Professor Sonya Marshall-Gradisnik + Dr Don Staines:
Presented the results from their recent papers on SNPs in ME/CFS patients. Discussed some of the potential implications of the SNPs they found, and explained why those SNPs look like they fit well with known ME/CFS symptomology. In answer to my question, Marshall-Gradisnik claimed that they had applied statistical corrections to allow for the large number of SNPs they had evaluated, and had employed 'Australia's best biostatistician' to do so.

(Bold is Mark's.)
 

Hutan

Senior Member
Messages
1,099
Location
New Zealand
I take it that you and your son were tested with 23andMe's more recent "v4" test version - since you're missing 2 of the 6 SNPs (out of 17) that I gave results for in post #8 above...?
Yes, v4

Also, is the additional SNP you gave, rs1594513, the only other SNP of the 23 given in Table 1 of the full paper that you have results for?
Yes
 
Messages
5,238
Location
Sofa, UK
At least with respect to the statistics issue, the results should be okay based on @Mark's reporting here:



(Bold is Mark's.)
I intend to seek clarification from the researchers on the statistical details of the error correction in these papers, because based on conversations at IIME and here it's clear that there are quite a few people who are bemused as to how this error-correction can have taken place as claimed. I think we need to see the full workings to get to the bottom of this one. An important question because these findings could be an important part of the jigsaw, if they are replicable.
 

JaimeS

Senior Member
Messages
3,408
Location
Silicon Valley, CA
I intend to seek clarification from the researchers on the statistical details of the error correction in these papers, because based on conversations at IIME and here it's clear that there are quite a few people who are bemused as to how this error-correction can have taken place as claimed. I think we need to see the full workings to get to the bottom of this one. An important question because these findings could be an important part of the jigsaw, if they are replicable.

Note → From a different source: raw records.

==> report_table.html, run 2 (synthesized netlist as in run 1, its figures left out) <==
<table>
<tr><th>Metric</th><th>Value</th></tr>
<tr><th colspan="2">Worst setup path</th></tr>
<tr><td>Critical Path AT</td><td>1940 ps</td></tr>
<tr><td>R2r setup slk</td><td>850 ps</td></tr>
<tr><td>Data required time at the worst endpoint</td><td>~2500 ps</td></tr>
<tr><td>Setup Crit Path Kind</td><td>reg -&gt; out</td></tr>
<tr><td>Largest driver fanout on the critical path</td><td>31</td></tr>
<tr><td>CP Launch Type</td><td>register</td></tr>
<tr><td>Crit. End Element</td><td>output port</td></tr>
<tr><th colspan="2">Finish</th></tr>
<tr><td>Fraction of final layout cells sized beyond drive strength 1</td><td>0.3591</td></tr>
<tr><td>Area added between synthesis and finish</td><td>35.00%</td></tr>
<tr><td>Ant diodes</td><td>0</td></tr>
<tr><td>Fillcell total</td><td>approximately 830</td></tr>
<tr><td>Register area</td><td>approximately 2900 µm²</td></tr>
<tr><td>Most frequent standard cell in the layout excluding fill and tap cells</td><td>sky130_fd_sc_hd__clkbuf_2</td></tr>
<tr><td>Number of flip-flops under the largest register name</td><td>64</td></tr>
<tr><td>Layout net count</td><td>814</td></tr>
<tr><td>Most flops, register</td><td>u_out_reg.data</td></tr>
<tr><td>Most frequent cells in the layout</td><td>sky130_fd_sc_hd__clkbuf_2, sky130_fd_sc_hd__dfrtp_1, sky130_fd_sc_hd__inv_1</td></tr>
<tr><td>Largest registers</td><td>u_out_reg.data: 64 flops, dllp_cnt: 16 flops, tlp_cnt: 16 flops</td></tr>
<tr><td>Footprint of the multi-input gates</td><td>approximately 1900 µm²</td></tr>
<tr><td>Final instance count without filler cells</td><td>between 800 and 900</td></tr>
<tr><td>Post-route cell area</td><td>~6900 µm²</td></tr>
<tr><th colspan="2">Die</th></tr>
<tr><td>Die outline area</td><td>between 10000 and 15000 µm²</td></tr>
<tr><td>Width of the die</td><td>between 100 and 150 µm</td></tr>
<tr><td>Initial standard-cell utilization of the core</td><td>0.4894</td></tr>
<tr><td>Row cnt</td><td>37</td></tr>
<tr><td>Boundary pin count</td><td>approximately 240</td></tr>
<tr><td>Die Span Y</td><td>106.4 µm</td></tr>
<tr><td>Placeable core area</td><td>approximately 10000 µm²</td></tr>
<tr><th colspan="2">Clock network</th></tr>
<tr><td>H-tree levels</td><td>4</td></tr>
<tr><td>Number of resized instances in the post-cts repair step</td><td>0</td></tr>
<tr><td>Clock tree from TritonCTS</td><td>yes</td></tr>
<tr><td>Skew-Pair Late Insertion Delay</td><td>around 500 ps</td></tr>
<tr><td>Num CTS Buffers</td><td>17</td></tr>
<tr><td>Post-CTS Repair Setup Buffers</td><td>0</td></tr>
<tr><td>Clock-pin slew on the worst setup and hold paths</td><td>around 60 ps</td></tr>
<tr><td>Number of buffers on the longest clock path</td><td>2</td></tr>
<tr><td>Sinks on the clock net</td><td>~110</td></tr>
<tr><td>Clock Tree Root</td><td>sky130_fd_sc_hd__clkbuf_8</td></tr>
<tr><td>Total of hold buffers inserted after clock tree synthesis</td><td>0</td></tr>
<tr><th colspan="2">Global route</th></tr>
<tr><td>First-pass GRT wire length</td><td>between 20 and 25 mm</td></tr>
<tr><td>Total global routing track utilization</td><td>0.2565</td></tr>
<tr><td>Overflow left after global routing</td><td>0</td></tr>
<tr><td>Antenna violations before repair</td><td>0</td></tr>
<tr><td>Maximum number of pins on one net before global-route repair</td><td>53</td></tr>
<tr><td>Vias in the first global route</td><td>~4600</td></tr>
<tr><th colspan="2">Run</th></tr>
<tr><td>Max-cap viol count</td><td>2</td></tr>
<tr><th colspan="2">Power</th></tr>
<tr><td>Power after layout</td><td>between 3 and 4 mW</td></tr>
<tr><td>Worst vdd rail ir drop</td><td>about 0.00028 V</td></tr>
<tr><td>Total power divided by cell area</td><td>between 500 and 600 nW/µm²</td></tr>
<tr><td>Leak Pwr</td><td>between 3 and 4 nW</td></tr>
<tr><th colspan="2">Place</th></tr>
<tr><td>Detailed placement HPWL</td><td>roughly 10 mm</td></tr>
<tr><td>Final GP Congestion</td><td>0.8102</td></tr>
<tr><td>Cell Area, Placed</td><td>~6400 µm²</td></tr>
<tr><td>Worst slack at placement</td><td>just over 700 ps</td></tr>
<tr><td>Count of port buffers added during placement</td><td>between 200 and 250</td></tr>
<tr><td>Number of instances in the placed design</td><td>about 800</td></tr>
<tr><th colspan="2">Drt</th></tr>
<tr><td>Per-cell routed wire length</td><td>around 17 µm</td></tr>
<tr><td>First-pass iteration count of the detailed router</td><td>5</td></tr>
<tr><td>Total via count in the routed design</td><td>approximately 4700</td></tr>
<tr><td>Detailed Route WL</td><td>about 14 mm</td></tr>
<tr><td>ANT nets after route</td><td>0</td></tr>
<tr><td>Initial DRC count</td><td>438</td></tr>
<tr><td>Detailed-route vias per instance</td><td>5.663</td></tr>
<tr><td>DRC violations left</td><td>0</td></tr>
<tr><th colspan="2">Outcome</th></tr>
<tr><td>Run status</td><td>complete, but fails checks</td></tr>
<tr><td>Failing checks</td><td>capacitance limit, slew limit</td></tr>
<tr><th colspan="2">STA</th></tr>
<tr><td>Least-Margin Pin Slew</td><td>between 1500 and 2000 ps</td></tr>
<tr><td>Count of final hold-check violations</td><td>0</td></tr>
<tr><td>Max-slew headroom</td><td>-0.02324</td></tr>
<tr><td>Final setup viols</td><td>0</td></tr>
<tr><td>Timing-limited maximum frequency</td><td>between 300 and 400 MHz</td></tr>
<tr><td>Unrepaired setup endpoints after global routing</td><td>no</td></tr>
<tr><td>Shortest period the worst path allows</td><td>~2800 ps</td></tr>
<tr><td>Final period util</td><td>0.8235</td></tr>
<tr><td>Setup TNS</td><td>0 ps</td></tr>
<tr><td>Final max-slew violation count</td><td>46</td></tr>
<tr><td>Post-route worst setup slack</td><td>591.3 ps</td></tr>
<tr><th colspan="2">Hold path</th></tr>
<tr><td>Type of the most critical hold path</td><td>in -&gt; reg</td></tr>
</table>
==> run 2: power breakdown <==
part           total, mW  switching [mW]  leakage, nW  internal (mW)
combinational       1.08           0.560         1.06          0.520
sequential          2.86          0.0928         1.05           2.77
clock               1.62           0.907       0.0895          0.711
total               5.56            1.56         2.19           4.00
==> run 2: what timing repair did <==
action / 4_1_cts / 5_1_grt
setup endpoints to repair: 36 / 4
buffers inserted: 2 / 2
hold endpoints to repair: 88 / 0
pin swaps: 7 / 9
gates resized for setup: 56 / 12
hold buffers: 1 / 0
===== src/rtl/data_memory_bank.sv =====
// Single-port synchronous data memory mapped at a fixed address window, with
// valid/ready requests, one-cycle responses, a hardware clear engine and error counting.
module data_memory_bank #(
    parameter int    DATA_W         = 8,
    parameter int    ADDR_W         = 8,
    parameter int    BASE_ADDR      = 64,
    parameter int    DEPTH          = 64,
    parameter bit    CLEAR_ON_RESET = 1'b1,
    parameter string INIT_FILE      = ""
) (
    input  logic              clk,
    input  logic              rst_n,
    input  logic              req_valid,
    output logic              req_ready,
    input  logic              req_we,
    input  logic [ADDR_W-1:0] req_addr,
    input  logic [DATA_W-1:0] req_wdata,
    output logic              rsp_valid,
    output logic [DATA_W-1:0] rsp_rdata,
    output logic              rsp_err,
    input  logic              clear,
    output logic              busy,
    output logic [7:0]        err_count
);

    localparam int IDX_W = (DEPTH > 1) ? $clog2(DEPTH) : 1;

    // Window bounds carry one extra bit so a window ending at 2**ADDR_W still fits.
    localparam logic [ADDR_W:0]  WIN_LO   = (ADDR_W+1)'(BASE_ADDR);
    localparam logic [ADDR_W:0]  WIN_HI   = (ADDR_W+1)'(BASE_ADDR + DEPTH);
    localparam logic [IDX_W-1:0] BASE_IDX = IDX_W'(BASE_ADDR);
    localparam logic [IDX_W-1:0] LAST_IDX = IDX_W'(DEPTH - 1);

    if (BASE_ADDR + DEPTH > 2**ADDR_W) begin : g_window_check
        $error("data_memory_bank: BASE_ADDR+DEPTH exceeds the ADDR_W address space");
    end

    if (CLEAR_ON_RESET && (INIT_FILE != "")) begin : g_init_check
        $error("data_memory_bank: INIT_FILE cannot be combined with CLEAR_ON_RESET=1");
    end

    typedef enum logic {
        S_IDLE  = 1'b0,
        S_CLEAR = 1'b1
    } state_t;

    localparam state_t RST_STATE = CLEAR_ON_RESET ? S_CLEAR : S_IDLE;

    function automatic logic [7:0] sat_inc(input logic [7:0] v);
        return (v == 8'hFF) ? v : v + 8'd1;
    endfunction

    state_t           state_q, state_d;
    logic [IDX_W-1:0] clr_idx_q, clr_idx_d;
    logic             clr_we;

    logic [DATA_W-1:0] mem [DEPTH];

    always_ff @(posedge clk or negedge rst_n) begin
        if (!rst_n) begin
            state_q   <= RST_STATE;
            clr_idx_q <= '0;
        end else begin
            state_q   <= state_d;
            clr_idx_q <= clr_idx_d;
        end
    end

    always_comb begin
        state_d   = state_q;
        clr_idx_d = clr_idx_q;
        busy      = 1'b0;
        req_ready = 1'b0;
        clr_we    = 1'b0;
        case (state_q)
            S_IDLE: begin
                req_ready = 1'b1;
                if (clear) state_d = S_CLEAR;
            end
            S_CLEAR: begin
                busy   = 1'b1;
                clr_we = 1'b1;
                if (clr_idx_q == LAST_IDX) begin
                    state_d   = S_IDLE;
                    clr_idx_d = '0;
                end else begin
                    clr_idx_d = clr_idx_q + 1'b1;
                end
            end
            default: state_d = S_IDLE;
        endcase
    end

    // Stage p0: request acceptance and address decode
    logic             acc_p0;
    logic             in_rng_p0;
    logic [IDX_W-1:0] idx_p0;

    assign acc_p0    = req_valid && req_ready;
    assign in_rng_p0 = ({1'b0, req_addr} >= WIN_LO) && ({1'b0, req_addr} < WIN_HI);
    // Low-bit subtraction is exact because an in-range offset is below 2**IDX_W.
    assign idx_p0    = IDX_W'(req_addr) - BASE_IDX;

    // The clear engine and accepted requests never share a cycle, since requests need IDLE.
    always_ff @(posedge clk) begin
        if (clr_we) begin
            mem[clr_idx_q] <= '0;
        end else if (acc_p0 && req_we && in_rng_p0) begin
            mem[idx_p0] <= req_wdata;
        end
    end

    // Stage p1: registered response and error counter
    logic              vld_p1;
    logic              err_p1;
    logic [DATA_W-1:0] rdata_p1;
    logic [7:0]        err_cnt_p1;

    always_ff @(posedge clk or negedge rst_n) begin
        if (!rst_n) begin
            vld_p1     <= 1'b0;
            err_p1     <= 1'b0;
            rdata_p1   <= '0;
            err_cnt_p1 <= '0;
        end else begin
            vld_p1 <= acc_p0;
            err_p1 <= acc_p0 && !in_rng_p0;
            if (acc_p0) begin
                if (!in_rng_p0) begin
                    rdata_p1   <= '0;
                    err_cnt_p1 <= sat_inc(err_cnt_p1);
                end else if (!req_we) begin
                    rdata_p1 <= mem[idx_p0];
                end
            end
        end
    end

    assign rsp_valid = vld_p1;
    assign rsp_err   = err_p1;
    assign rsp_rdata = rdata_p1;
    assign err_count = err_cnt_p1;

endmodule


===== config.mk =====
export PLATFORM = sky130hd
export DESIGN_NAME = data_memory_bank
export DESIGN_NICKNAME = d
export VERILOG_FILES = /design/src/rtl/data_memory_bank.sv
export SDC_FILE = /design/constraint.sdc
export NUM_CORES = 1
export LEC_CHECK = 0
export ABC_AREA = 1
export BUFFER_PORTS_ARGS = -buffer_cell sky130_fd_sc_hd__buf_2
export CELL_PAD_IN_SITES_DETAIL_PLACEMENT = 1
export CELL_PAD_IN_SITES_GLOBAL_PLACEMENT = 1
export CORE_AREA = 5 5 224 269
export DETAILED_ROUTE_END_ITERATION = 10
export DIE_AREA = 0 0 229 274
export GPL_ROUTABILITY_DRIVEN = 0
export PLACE_DENSITY = 0.67
export SLEW_MARGIN = 20
export SYNTH_ARGS = -nofsm -noshare
export SYNTH_HDL_FRONTEND = slang
export SYNTH_SLANG_ARGS = --single-unit

===== constraint.sdc =====
create_clock -name clk -period 5.7 [get_ports clk]
set_clock_uncertainty 0.05 [all_clocks]
set_input_delay 0.285 -clock clk [delete_from_list [all_inputs] [get_ports clk]]
set_output_delay 0.285 -clock clk [all_outputs]
set_load 0.01 [all_outputs]

==> impl_results.md <==
* Status: finished clean
* Clk sink count at between 500 and 600
* Req. time, crit path at 5.87 ns
* Post-CTS sizing at 0
* Final Hold Viols at 0
* Yosys warnings at 0
* GR peak layer: met2
* # Max-Cap Violations at 0
* Mapped Nets at approximately 2,000
* Largest stage delay, worst path at between 0.8 and 0.9 ns
* Hold Path Class: primary input to flop
* Final net count at roughly 2,000
* Core area at approximately 57,000 sq um
* All-Layer GR Usage at approximately a fifth
* N_diodes at 0
* PortBufs at 40
* Area of the multi-input gates at 5520 sq um
* PD cells at between 300 and 400 nW/um^2
* DIE HEIGHT at ~270 um
* Post-synthesis average cell area at about 11 sq um
* M2 GR Usage at around a third
* Fillers at 6,005
* # DRC at 0
* Seq/Total Area, Yosys at approximately 73%
* Vias in the first global route at 15,398
* First-pass GRT wire length at 94,750 um
* Met1 Use GR at between 20% and 30%
* Final setup fails at 0
* Final min period at 3.795 ns
* CTS Root Cell: clkbuf_16
* Register area at between 15,000 and 20,000 sq um
* VDD IR max at 0.2488 mV
* Largest net degree at the start of global routing at between 100 and 150
* Arrival time at the worst endpoint at about 4 ns
* Final Max Slew Viols at 0
* Cell Area, Synth at between 20,000 and 25,000 sq um
* Final WL at ~63,000 um
* Slew margin rel. at between 20% and 30%
* GR Overflow Total at 0
* Slew @ Worst Pin at 1.145 ns
* Distinct cell type count after synthesis at 30
* Synth-to-layout area growth at 12.38%
* Slowest stage cell, crit path: nor2_1
* Tot Pwr at 8.242 mW
* Crit path kind: primary input to flop
* Initial antenna violation count at 0
* DR vias/cell at between 5 and 6
* Most common cell after layout, fill and taps aside: nand2_1
* Met3 Usage GRT at ~2.5%
* Routed len/inst at between 20 and 25 um
* Synthesized instance count at 1,950
* Number of routed nets with antenna violations at 0
* Fmax at between 0.2 and 0.3 GHz
* Worst-path clk slew at 0.06 ns
* TritonRoute pass-1 iters at 5
* Clock Path Buffers at 3
* Initial core utilization at approximately two fifths
* Sum Neg Setup Slack at 0 ns
* RSZ-0062 raised after global routing: no
* CTS Buf Count at 53
* Chip Width at around 230 um
* Pleak at about 8.8 nW
* Worst setup EP type: flop
* # IOs at 41
* Synth Register Bits at between 500 and 600
* Most frequent cells in the layout: nand2_1, edfxtp_1, nand3_1, nor2_1, clkbuf_16
* CP cell instances: dlygate4sd3_1, buf_2, nor2_1, nand2_1, nor2_2, clkinv_1, buf_4, nand2_2, nand4_1, nor2_1
* Crit path top cell by count: nor2_1
* Ratio of final minimum period to clock period at between 60% and 70%
* CTS H-tree depth at 2
* Row cnt at 96
* Detailed Route Iter0 Violations at about 1,200
* Layout cells sized above 1 at about 8.3%
* Hpwl dp at between 30,000 and 40,000 um
* Crit path max fanout at 13
* Die footprint at 62,750 sq um
* Via count at 14,747
* CTS tree: done
* Worst-Skew Late Latency at between 0.6 and 0.7 ns
* CP Launch Type: primary input
-- flip-flops by register name (all words and copies together), names as in the netlist --
signal     cells
rsp_rdata      8
mem          512
err_count      8
clr_idx_q      6
rsp_valid      1
state_q        1
rsp_err        1
-- per-stage QoR --
| stage | hold WS, ns | instance area (sq um) | util, % | setup WS [ns] | std cells |
|---|---|---|---|---|---|
| 2_1_floorplan | -0.06059 | 22060 | - | 2.514 | 1950 |
| 3_3_place_gp | 0.2538 | 22960 | 40.25 | 1.893 | 2637 |
| 3_5_place_dp | 0.2740 | 22960 | 40.25 | 1.857 | 2637 |
| 4_1_cts | 0.005564 | 24780 | 43.44 | 1.893 | 2740 |
| 5_1_grt | 0.07865 | 24790 | 43.44 | 1.735 | 2740 |
| 6_report | 0.03593 | 24790 | 43.44 | 1.905 | 2740 |
-- synth_stat cells, drive strengths merged --
cell type / count / share of area [%]
a21oi: 2 / 0.045
a31oi: 1 / 0.028
buf: 46 / 0.98
clkbuf: 64 / 1.1
clkinv: 4 / 0.068
dfrtp: 24 / 2.7
dfstp: 1 / 0.12
edfxtp: 512 / 70
ha: 2 / 0.11
inv: 33 / 0.56
mux2: 1 / 0.051
nand2: 702 / 12
nand3: 446 / 10
nand4: 6 / 0.17
nor2: 82 / 1.4
nor3: 5 / 0.18
nor4: 1 / 0.028
o21a: 1 / 0.034
o21ai: 9 / 0.26
xnor2: 5 / 0.20
xor2: 3 / 0.12
-- cell type report --
type	count	area share, %
Tap cell	735	3.710
Multi-Input combinational cell	1266	22.27
Sequential cell	537	64.56
Inverter	37	0.5906
Clock buffer	68	6.128
Clock inverter	31	1.055
Timing Repair Buffer	66	1.686
-- logic make-up after synthesis --
family          after synthesis  share of synthesized area (%)
buf+inv                     147                          2.695
simple gates               1242                          23.91
mux                           1                        0.05105
fa+ha+maj                     2                         0.1134
xor+xnor                      8                         0.3177
flops                       537                          72.55
compound gates               13                         0.3631
-- metal layers --
metal	up-vias	wire, um
li1	6793	-
met1	7484	25840
met2	359	32270
met3	111	2762
met4	0	2202
met5	-	0
-- worst paths after layout --
check	from	endpoint	slack, ns	cells past startpoint
worst max-delay path	req_addr[7]	mem[54][7]	1.90	10
worst min-delay path	req_addr[6]	rsp_err	0.04	4
worst max register to register	state_q	mem[54][7]	1.94	8
worst min register to register	err_count[7]	err_count[7]	0.44	1
max in group asynchronous	rst_n	err_count[5]	5.02	2
min in group asynchronous	rst_n	clr_idx_q[2]	0.19	2
-- timing repair --
item	in CTS	in global routing
buffers inserted	0	0
hold buffers	4	0
hold endpoints to repair	28	0
-- power by group --
part	total [mW]	switching (mW)	internal (mW)
registers	4.25	0	4.25
logic	0.416	0.303	0.113
clock network	3.57	1.51	2.06
total	8.24	1.81	6.43
-- worst max-delay path, delay by kind of cell --
kind                   cells  cell delay [ns]
buffers and inverters      4             1.05
and+or+nand+nor            6             2.61
Power figures use the tool's default switching activity.
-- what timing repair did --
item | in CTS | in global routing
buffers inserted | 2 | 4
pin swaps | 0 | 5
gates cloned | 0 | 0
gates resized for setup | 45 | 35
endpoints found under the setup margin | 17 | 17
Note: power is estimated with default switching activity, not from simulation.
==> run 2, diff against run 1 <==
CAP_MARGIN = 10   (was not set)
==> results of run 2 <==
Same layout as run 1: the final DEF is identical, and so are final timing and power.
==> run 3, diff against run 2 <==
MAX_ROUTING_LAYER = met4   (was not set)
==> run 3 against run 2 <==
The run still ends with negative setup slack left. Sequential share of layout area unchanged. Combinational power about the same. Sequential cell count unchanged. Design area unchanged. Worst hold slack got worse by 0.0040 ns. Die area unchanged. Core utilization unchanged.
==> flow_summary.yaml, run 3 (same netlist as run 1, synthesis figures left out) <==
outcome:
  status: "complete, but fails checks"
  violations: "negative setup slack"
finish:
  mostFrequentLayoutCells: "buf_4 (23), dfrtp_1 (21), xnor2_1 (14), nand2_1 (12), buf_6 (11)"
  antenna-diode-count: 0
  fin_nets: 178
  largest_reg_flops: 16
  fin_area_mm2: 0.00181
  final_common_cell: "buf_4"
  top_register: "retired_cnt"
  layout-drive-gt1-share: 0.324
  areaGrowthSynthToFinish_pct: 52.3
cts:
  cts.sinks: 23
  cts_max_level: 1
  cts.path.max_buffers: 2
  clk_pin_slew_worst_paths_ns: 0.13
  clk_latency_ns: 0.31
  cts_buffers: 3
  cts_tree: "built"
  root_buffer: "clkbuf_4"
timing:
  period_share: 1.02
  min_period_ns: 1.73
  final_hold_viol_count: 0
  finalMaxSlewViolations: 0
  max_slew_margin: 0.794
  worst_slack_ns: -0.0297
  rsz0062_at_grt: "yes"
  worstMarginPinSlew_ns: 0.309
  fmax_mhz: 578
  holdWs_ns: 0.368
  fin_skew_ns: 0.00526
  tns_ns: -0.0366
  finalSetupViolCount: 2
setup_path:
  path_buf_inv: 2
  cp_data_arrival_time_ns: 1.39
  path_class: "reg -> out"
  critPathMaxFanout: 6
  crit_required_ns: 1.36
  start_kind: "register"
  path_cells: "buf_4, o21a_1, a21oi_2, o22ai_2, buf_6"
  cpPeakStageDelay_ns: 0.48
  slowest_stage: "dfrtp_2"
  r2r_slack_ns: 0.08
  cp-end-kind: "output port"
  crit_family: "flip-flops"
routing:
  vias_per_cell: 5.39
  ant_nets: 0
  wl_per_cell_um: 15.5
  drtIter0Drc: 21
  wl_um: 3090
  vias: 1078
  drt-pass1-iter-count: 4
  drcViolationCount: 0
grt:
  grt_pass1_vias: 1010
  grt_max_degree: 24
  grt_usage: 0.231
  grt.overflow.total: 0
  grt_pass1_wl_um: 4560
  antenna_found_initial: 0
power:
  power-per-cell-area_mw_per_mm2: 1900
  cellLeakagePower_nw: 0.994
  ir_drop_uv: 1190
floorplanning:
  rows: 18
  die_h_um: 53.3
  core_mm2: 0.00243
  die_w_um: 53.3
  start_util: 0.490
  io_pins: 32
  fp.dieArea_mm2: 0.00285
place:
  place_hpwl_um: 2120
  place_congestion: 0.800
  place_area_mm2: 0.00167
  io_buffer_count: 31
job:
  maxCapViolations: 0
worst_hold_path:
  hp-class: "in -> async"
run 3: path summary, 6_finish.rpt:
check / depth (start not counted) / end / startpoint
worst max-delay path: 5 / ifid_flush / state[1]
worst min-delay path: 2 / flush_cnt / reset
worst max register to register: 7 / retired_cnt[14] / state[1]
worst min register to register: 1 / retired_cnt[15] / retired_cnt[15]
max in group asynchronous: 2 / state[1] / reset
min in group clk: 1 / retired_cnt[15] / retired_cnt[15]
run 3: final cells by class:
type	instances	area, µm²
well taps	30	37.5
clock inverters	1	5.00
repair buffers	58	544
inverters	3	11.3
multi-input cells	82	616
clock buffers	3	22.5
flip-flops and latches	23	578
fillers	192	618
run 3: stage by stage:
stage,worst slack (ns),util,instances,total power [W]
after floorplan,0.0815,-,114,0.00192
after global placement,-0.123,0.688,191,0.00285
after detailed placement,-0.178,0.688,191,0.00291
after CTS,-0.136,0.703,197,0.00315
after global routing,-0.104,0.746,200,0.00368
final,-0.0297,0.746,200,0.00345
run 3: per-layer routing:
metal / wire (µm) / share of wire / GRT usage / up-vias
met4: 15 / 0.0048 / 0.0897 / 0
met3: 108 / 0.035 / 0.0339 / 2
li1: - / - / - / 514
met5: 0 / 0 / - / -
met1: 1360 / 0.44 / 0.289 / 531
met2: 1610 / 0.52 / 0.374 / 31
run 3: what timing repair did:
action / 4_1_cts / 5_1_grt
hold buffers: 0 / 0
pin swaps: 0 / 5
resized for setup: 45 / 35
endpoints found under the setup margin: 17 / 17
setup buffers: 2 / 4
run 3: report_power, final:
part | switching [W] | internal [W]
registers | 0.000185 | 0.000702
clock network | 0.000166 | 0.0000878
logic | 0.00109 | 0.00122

Ever find any clarification there? I'd like to cite this study with confidence, if possible.

-J
 
Messages
5,238
Location
Sofa, UK
Ever find any clarification there? I'd like to cite this study with confidence, if possible.

-J
No, I got side-tracked and never managed to follow up on this; similarly I never managed to write up the rest of my planned series of articles on the IiME conference. I did ask a question about this at IiME conference last year, and the response was (roughly) that Australia's foremost statistician had confirmed the statistical analysis. However, the details of the error-correction calculation remain unclear, it seems. I think it would be a really good idea for someone to follow up on this; @Simon would have the details about what still needs to be clarified. I find your attention to detail, in requiring clarification before citing this study with confidence, to be highly commendable.